Gold nanoparticles for tumor detection with proton radiography: optimizing sensitivity and determining detection limits

Abstract

Proton radiography is a promising imaging technique that can be used to improve the treatment plan quality for proton therapy, by providing accurate estimates of proton stopping power. While a proton radiograph has accurate information about proton stopping power, it also has an inherently low tissue contrast for diagnostic purposes, as compared to X-ray imaging. The nature of energetic, massive protons as a radiographic probe is that they require a high-Z tracer to provide sufficient proton scatter in order to delineate target structures.
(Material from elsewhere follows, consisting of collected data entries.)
## src/rtl/pag_pkg.sv

```systemverilog
package pag_pkg;

   typedef enum logic [1:0] {
      ACC_READ  = 2'd0,
      ACC_WRITE = 2'd1,
      ACC_FETCH = 2'd2,
      ACC_SPARE = 2'd3
   } acc_kind_e;

   typedef struct packed {
      logic present;
      logic writable;
      logic user_ok;
   } page_attr_t;

   typedef struct packed {
      logic allow;
      logic is_write;
      logic is_user;
      logic present;
   } verdict_t;

   localparam int unsigned CODE_BIT_PROT  = 0;
   localparam int unsigned CODE_BIT_WRITE = 1;
   localparam int unsigned CODE_BIT_USER  = 2;

endpackage

```

## src/rtl/pag_rule_eval.sv

```systemverilog
module pag_rule_eval
   import pag_pkg::*;
#(
   parameter int unsigned PRIV_W     = 2,
   parameter int unsigned USER_LEVEL = 3,
   parameter bit          WP_SUPER   = 1'b0
) (
   input  page_attr_t         attr,
   input  acc_kind_e          kind,
   input  logic [PRIV_W-1:0]  priv,
   output verdict_t           verdict
);

   localparam logic [PRIV_W-1:0] USER_CODE = PRIV_W'(USER_LEVEL);

   logic is_user;
   logic is_write;
   logic user_block;
   logic write_block;

   assign is_user  = (priv == USER_CODE);
   assign is_write = (kind == ACC_WRITE);

   assign user_block = is_user && !attr.user_ok;

   generate
      if (WP_SUPER) begin : g_wp_all
         assign write_block = is_write && !attr.writable;
      end else begin : g_wp_user
         assign write_block = is_write && !attr.writable && is_user;
      end
   endgenerate

   always_comb begin
      verdict          = '0;
      verdict.is_write = is_write;
      verdict.is_user  = is_user;
      verdict.present  = attr.present;
      verdict.allow    = attr.present && !user_block && !write_block;
   end

endmodule

```

## src/rtl/pag_code_build.sv

```systemverilog
module pag_code_build
   import pag_pkg::*;
#(
   parameter int unsigned CODE_W = 32
) (
   input  verdict_t            verdict,
   output logic [CODE_W-1:0]   code
);

   always_comb begin
      code                 = '0;
      code[CODE_BIT_PROT]  = verdict.present;
      code[CODE_BIT_WRITE] = verdict.is_write;
      code[CODE_BIT_USER]  = verdict.is_user;
   end

endmodule

```

## src/rtl/pag_resp_reg.sv

```systemverilog
module pag_resp_reg
   import pag_pkg::*;
#(
   parameter int unsigned ADDR_W = 32,
   parameter int unsigned CODE_W = 32,
   parameter int unsigned VEC_W  = 8,
   parameter int unsigned VECTOR = 14
) (
   input  logic               clk,
   input  logic               rst_n,
   input  logic               strobe,
   input  logic               allow,
   input  logic [CODE_W-1:0]  code_in,
   input  logic [ADDR_W-1:0]  addr_in,
   output logic               grant,
   output logic               fault,
   output logic [VEC_W-1:0]   vector,
   output logic [CODE_W-1:0]  code_q,
   output logic [ADDR_W-1:0]  addr_q
);

   localparam logic [VEC_W-1:0] VEC_CONST = VEC_W'(VECTOR);

   logic take_fault;
   assign take_fault = strobe && !allow;

   always_ff @(posedge clk) begin
      if (!rst_n) begin
         grant  <= 1'b0;
         fault  <= 1'b0;
         vector <= '0;
      end else begin
         grant  <= strobe && allow;
         fault  <= take_fault;
         vector <= take_fault ? VEC_CONST : '0;
      end
   end

   always_ff @(posedge clk) begin
      if (!rst_n) begin
         code_q <= '0;
         addr_q <= '0;
      end else if (take_fault) begin
         code_q <= code_in;
         addr_q <= addr_in;
      end
   end

endmodule

```

## src/rtl/pag_access_guard.sv

```systemverilog
module pag_access_guard
   import pag_pkg::*;
#(
   parameter int unsigned ADDR_W     = 32,
   parameter int unsigned CODE_W     = 32,
   parameter int unsigned PRIV_W     = 2,
   parameter int unsigned USER_LEVEL = 3,
   parameter int unsigned VEC_W      = 8,
   parameter int unsigned VECTOR     = 14,
   parameter bit          WP_SUPER   = 1'b0
) (
   input  logic               clk,
   input  logic               rst_n,
   input  logic               req_valid,
   input  logic               pg_present,
   input  logic               pg_writable,
   input  logic               pg_user,
   input  logic [1:0]         acc_kind,
   input  logic [PRIV_W-1:0]  cur_priv,
   input  logic [ADDR_W-1:0]  vaddr,
   output logic               grant,
   output logic               fault,
   output logic [VEC_W-1:0]   fault_vector,
   output logic [CODE_W-1:0]  fault_code,
   output logic [ADDR_W-1:0]  fault_addr
);

   localparam int unsigned PRIV_LEVELS = 1 << PRIV_W;
   localparam int unsigned VEC_LIMIT   = 1 << VEC_W;

   generate
      if (CODE_W < 3) begin : g_bad_code
         $error("CODE_W must hold three flag bits");
      end
      if (USER_LEVEL >= PRIV_LEVELS) begin : g_bad_user
         $error("USER_LEVEL exceeds the privilege field");
      end
      if (VECTOR >= VEC_LIMIT) begin : g_bad_vec
         $error("VECTOR does not fit VEC_W");
      end
      if (ADDR_W < 12) begin : g_bad_addr
         $error("ADDR_W too small for a paged address");
      end
   endgenerate

   page_attr_t          attr;
   verdict_t            verdict;
   logic [CODE_W-1:0]   code_now;

   assign attr.present  = pg_present;
   assign attr.writable = pg_writable;
   assign attr.user_ok  = pg_user;

   pag_rule_eval #(
      .PRIV_W     (PRIV_W),
      .USER_LEVEL (USER_LEVEL),
      .WP_SUPER   (WP_SUPER)
   ) u_rules (
      .attr    (attr),
      .kind    (acc_kind_e'(acc_kind)),
      .priv    (cur_priv),
      .verdict (verdict)
   );

   pag_code_build #(
      .CODE_W (CODE_W)
   ) u_code (
      .verdict (verdict),
      .code    (code_now)
   );

   pag_resp_reg #(
      .ADDR_W (ADDR_W),
      .CODE_W (CODE_W),
      .VEC_W  (VEC_W),
      .VECTOR (VECTOR)
   ) u_resp (
      .clk     (clk),
      .rst_n   (rst_n),
      .strobe  (req_valid),
      .allow   (verdict.allow),
      .code_in (code_now),
      .addr_in (vaddr),
      .grant   (grant),
      .fault   (fault),
      .vector  (fault_vector),
      .code_q  (fault_code),
      .addr_q  (fault_addr)
   );

endmodule

```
Gold nanoparticles could be that ideal tracer due to a Z = 79, and their biocompatibility. Here the detection thresholds for gold-nanoparticle targeted tumors are evaluated using instantaneous, 800-MeV proton radiography, at the Los Alamos Neutron Science Center. Data is compared against MRI data in pre-clinical mouse models with 4T1 tumors directly injected with gold nanoparticle solution. The proton radiography system is then optimized using novel collimation schemes, including a dark field proton radiographic setup, that aimed to increase sensitivity and reduce dose. Results evaluated here are extrapolated to 211-MeV proton radiographic energy, to compare against expectations at clinical treatment energies. At that lower energy, proton radiography is more sensitive to the multiple Coulomb scattering introduced by a high-Z tracer.